REQUIREMENT -
Every line in the listing below from the one with "burst_q <= '0;" through the one with "clk, arst_n, fill_q[0]" is to be reproduced exactly, both ends included; leave out the rest.

RECORDS FOR PROCESSING -

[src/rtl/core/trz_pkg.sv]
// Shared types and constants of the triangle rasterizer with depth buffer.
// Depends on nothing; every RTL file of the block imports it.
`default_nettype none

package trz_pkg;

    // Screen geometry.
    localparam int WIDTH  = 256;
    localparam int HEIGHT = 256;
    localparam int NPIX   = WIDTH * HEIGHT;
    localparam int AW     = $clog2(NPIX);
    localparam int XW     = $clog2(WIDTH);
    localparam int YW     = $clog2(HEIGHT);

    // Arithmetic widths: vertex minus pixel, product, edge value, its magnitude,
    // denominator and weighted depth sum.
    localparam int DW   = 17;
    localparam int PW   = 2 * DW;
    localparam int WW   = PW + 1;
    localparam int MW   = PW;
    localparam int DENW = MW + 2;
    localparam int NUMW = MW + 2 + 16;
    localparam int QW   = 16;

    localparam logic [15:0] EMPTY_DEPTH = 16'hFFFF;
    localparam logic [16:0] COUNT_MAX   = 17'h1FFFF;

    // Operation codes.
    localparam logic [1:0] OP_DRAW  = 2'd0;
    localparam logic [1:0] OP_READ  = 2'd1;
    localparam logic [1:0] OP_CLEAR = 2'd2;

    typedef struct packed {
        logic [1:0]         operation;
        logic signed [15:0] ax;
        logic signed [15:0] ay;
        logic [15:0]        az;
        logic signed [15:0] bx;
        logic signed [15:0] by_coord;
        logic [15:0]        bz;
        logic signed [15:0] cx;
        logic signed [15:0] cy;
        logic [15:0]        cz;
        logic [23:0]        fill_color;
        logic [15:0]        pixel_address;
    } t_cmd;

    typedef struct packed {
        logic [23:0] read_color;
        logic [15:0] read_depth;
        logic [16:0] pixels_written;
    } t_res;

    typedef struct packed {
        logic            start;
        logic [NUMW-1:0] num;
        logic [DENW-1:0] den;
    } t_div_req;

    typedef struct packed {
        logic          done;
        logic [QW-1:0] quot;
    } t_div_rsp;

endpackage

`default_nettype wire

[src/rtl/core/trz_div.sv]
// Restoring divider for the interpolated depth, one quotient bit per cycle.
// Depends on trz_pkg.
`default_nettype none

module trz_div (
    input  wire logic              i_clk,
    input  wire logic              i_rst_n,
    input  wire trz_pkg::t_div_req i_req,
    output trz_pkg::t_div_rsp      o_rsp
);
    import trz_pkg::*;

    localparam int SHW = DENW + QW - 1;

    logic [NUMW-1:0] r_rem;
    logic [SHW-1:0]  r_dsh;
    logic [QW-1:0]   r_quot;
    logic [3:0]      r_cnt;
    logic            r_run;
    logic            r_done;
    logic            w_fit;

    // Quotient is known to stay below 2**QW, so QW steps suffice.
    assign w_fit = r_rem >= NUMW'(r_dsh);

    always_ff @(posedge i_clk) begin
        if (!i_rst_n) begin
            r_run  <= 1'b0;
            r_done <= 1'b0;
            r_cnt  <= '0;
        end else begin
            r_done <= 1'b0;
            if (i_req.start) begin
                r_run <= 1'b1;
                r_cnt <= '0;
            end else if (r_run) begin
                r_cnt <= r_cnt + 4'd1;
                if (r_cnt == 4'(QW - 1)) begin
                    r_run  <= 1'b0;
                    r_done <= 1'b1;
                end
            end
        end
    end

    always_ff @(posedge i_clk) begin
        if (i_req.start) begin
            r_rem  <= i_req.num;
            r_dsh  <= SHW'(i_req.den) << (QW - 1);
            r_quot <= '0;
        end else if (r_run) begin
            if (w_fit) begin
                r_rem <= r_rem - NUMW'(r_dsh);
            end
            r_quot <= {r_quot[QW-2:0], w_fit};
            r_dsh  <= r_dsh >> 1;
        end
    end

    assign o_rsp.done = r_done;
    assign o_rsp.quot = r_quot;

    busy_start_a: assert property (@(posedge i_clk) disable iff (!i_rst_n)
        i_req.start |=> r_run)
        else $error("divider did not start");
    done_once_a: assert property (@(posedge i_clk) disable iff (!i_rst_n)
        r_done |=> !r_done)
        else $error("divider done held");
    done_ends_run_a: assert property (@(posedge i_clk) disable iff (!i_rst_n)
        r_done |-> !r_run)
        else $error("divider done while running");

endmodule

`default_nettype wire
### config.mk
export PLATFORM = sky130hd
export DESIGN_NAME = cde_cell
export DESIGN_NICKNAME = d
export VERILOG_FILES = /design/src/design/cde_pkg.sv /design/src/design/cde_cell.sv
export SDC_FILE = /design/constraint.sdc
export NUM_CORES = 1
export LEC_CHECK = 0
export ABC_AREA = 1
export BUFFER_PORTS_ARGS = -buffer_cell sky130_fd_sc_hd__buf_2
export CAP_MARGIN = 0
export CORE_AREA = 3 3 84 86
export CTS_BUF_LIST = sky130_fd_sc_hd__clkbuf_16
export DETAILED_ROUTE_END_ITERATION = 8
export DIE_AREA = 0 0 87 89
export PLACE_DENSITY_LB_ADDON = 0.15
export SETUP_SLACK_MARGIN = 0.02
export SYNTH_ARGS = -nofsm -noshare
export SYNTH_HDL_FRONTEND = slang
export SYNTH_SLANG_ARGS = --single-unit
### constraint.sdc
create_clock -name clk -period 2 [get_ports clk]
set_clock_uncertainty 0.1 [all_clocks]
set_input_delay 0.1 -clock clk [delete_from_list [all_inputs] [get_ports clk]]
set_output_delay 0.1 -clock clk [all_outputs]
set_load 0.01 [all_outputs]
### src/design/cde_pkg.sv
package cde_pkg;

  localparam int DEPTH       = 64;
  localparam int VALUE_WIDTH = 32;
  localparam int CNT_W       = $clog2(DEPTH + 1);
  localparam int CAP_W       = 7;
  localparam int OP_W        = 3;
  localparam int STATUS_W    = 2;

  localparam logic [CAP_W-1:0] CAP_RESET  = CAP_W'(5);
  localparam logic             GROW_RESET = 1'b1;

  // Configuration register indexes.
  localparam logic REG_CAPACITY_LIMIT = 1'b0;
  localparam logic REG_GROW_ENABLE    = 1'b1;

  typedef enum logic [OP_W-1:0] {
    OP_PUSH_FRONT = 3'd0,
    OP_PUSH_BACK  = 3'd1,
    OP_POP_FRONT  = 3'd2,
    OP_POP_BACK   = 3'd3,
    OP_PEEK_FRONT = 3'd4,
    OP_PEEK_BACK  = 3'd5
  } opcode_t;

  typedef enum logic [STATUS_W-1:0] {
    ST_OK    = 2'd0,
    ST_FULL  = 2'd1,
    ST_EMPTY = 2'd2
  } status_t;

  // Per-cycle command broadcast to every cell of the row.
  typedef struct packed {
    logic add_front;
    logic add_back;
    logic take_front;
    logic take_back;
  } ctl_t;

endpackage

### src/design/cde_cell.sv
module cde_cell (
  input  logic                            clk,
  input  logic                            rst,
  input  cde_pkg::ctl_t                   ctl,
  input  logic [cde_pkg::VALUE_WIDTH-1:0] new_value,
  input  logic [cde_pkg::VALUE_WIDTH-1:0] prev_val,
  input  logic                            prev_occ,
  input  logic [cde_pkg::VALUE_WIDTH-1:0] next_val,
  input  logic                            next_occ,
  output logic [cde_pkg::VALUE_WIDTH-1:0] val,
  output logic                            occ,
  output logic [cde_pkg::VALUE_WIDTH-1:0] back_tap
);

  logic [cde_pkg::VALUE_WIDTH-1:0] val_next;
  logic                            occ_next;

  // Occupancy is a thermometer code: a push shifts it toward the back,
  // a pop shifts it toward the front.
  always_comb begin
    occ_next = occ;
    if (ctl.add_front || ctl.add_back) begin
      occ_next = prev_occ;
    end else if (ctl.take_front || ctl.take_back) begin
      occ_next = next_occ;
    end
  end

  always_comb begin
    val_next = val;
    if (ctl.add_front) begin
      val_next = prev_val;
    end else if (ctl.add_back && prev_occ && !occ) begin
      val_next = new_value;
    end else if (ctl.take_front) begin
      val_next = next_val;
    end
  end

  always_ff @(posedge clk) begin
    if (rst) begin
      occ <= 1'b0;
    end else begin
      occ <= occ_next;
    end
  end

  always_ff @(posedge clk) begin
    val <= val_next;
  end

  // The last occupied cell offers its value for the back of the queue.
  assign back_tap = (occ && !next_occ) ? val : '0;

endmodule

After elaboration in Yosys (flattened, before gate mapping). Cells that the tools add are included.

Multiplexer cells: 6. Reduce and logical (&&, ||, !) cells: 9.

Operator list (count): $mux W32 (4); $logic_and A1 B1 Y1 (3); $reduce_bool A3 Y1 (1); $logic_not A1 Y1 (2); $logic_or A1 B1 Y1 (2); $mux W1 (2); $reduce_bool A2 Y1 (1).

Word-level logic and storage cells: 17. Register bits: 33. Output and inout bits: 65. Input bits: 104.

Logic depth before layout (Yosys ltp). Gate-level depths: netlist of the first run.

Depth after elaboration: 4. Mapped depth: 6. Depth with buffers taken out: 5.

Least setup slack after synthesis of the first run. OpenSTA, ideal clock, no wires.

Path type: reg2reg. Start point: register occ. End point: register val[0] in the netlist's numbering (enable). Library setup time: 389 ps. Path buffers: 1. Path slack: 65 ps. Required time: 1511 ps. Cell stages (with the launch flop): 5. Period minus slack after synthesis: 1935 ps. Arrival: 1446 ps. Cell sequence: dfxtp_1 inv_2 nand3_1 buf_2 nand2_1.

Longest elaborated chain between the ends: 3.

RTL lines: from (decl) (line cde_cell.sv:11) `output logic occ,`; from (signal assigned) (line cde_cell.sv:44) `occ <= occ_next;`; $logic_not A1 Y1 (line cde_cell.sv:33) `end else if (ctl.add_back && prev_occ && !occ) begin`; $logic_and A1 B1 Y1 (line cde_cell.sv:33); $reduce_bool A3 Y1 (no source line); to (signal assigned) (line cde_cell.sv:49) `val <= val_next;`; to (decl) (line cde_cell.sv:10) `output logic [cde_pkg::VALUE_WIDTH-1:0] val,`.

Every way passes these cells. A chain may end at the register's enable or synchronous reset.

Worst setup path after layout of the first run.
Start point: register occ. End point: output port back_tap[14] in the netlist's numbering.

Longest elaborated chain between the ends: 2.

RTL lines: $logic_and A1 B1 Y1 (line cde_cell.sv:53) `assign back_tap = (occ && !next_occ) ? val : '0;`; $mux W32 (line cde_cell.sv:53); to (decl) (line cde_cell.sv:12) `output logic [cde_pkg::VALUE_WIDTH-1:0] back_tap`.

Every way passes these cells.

--

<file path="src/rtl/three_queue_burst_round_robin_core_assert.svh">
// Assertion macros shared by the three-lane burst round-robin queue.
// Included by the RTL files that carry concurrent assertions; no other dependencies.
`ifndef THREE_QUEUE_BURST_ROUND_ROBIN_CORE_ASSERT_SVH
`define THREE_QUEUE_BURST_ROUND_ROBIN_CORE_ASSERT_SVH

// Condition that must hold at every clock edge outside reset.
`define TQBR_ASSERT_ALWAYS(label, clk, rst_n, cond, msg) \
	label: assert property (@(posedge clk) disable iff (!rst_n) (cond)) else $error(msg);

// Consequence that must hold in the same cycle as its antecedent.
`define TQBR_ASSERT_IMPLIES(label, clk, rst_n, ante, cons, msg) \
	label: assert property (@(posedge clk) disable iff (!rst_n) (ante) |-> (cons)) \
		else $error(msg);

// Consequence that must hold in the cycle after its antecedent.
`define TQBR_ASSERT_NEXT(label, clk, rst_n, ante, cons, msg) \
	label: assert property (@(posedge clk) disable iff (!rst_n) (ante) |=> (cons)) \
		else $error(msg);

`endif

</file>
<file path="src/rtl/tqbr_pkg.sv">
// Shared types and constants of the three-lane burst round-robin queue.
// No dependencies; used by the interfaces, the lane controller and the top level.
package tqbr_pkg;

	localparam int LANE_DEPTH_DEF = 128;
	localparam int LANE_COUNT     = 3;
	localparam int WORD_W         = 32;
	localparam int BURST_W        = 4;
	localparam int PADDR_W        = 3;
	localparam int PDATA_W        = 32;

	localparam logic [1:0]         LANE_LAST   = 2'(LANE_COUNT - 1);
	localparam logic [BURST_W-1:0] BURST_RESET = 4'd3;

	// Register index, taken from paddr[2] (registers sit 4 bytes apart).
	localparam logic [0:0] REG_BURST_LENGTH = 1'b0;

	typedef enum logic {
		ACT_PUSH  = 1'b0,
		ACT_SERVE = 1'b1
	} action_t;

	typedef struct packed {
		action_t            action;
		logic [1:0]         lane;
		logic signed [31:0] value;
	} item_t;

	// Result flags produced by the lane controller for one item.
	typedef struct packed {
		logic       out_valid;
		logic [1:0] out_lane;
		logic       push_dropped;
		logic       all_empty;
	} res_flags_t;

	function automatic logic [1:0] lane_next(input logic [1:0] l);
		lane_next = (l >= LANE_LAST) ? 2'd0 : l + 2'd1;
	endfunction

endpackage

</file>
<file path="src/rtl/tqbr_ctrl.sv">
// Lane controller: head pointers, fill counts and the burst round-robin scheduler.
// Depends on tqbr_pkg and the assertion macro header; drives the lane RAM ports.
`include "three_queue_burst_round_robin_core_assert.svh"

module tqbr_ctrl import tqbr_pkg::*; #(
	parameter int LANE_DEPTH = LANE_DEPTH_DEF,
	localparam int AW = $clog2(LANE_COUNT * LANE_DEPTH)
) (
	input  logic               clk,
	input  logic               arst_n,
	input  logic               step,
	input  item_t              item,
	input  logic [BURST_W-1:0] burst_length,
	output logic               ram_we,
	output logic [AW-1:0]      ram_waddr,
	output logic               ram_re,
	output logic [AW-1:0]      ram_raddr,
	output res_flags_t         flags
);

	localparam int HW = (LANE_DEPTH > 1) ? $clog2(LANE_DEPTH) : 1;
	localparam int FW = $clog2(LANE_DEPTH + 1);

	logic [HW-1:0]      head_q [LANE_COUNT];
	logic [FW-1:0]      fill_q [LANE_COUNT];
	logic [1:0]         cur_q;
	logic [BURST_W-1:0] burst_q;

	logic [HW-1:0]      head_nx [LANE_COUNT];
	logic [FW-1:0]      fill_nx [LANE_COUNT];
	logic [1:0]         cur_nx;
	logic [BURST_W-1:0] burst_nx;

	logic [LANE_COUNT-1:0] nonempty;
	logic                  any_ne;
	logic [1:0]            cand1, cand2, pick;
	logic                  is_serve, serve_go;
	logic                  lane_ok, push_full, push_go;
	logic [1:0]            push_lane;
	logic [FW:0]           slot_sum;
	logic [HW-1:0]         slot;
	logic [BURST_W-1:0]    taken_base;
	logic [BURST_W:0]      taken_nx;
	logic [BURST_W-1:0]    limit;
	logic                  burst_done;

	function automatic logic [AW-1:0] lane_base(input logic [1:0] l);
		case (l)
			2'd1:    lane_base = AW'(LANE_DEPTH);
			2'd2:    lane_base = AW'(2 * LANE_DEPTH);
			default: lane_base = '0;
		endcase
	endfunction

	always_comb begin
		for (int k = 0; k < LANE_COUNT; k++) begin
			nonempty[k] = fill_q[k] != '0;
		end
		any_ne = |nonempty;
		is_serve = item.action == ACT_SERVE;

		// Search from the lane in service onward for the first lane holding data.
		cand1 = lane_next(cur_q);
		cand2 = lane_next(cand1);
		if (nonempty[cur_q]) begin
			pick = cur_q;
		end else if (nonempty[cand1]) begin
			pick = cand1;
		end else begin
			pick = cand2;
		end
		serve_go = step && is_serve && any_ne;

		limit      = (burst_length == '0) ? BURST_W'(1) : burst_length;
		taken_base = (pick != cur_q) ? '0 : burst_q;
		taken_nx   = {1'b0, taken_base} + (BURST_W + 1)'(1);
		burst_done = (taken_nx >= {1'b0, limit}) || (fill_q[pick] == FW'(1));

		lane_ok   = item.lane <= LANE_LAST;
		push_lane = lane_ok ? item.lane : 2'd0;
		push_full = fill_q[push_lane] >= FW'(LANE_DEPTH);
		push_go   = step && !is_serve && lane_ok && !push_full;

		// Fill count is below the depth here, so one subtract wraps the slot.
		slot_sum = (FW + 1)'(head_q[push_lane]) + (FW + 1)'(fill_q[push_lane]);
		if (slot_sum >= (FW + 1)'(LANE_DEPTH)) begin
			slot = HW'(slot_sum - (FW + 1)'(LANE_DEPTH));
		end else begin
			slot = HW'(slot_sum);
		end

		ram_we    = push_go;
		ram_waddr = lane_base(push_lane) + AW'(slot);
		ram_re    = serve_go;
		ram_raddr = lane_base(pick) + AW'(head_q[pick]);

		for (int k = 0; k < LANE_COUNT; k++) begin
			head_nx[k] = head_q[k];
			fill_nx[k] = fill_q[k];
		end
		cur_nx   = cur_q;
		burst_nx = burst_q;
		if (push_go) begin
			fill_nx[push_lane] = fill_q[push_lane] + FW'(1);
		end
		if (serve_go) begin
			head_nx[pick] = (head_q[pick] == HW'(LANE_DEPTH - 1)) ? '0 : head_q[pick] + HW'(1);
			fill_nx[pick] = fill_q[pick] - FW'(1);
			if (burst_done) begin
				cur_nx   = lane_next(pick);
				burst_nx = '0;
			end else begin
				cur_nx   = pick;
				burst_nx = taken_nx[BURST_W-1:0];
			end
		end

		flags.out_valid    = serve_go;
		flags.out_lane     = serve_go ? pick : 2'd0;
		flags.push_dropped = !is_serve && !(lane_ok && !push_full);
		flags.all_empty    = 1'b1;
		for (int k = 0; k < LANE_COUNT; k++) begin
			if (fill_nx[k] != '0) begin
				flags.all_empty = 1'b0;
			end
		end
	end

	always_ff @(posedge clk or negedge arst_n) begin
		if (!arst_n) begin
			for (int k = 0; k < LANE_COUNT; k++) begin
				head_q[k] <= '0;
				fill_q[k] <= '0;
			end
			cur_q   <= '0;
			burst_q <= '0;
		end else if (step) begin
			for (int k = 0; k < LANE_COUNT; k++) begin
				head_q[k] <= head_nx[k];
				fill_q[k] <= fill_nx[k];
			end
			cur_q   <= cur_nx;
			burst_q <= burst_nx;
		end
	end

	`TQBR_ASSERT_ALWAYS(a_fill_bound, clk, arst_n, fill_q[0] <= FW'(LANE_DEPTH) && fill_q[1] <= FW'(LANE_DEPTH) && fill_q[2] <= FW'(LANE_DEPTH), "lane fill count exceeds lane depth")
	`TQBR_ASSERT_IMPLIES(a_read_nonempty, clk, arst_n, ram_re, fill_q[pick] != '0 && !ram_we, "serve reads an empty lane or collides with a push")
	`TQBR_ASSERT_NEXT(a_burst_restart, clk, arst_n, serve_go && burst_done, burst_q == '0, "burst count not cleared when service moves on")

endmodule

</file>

...

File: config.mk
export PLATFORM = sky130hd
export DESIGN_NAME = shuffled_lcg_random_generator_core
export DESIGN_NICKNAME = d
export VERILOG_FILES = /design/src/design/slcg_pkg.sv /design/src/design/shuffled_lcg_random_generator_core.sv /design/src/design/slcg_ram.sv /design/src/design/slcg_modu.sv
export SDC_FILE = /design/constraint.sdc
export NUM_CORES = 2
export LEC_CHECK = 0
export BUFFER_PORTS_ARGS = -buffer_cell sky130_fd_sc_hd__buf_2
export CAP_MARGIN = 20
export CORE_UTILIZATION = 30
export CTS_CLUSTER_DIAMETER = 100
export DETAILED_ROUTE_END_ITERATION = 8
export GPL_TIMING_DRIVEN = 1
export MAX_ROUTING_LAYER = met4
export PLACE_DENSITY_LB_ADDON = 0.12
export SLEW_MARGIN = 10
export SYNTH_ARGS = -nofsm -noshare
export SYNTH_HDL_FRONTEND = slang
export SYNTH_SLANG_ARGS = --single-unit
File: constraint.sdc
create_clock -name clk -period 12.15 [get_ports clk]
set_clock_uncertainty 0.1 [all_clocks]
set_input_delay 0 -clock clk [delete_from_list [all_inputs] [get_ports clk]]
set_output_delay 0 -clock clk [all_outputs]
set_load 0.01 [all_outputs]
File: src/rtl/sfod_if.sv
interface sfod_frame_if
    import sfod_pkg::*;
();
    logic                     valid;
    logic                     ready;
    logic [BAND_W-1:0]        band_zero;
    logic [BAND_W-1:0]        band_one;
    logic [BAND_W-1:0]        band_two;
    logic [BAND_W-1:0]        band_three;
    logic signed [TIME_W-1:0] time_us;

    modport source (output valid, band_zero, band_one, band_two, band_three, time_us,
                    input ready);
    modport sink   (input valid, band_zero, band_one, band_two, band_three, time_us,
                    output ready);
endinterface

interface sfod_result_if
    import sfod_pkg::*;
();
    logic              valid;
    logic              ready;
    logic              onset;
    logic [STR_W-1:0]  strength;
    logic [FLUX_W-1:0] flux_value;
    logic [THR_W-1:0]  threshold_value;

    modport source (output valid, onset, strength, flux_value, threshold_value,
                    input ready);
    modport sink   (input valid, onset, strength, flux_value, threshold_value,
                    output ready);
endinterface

TASK ANSWER -
			burst_q <= '0;
		end else if (step) begin
			for (int k = 0; k < LANE_COUNT; k++) begin
				head_q[k] <= head_nx[k];
				fill_q[k] <= fill_nx[k];
			end
			cur_q   <= cur_nx;
			burst_q <= burst_nx;
		end
	end

	`TQBR_ASSERT_ALWAYS(a_fill_bound, clk, arst_n, fill_q[0] <= FW'(LANE_DEPTH) && fill_q[1] <= FW'(LANE_DEPTH) && fill_q[2] <= FW'(LANE_DEPTH), "lane fill count exceeds lane depth")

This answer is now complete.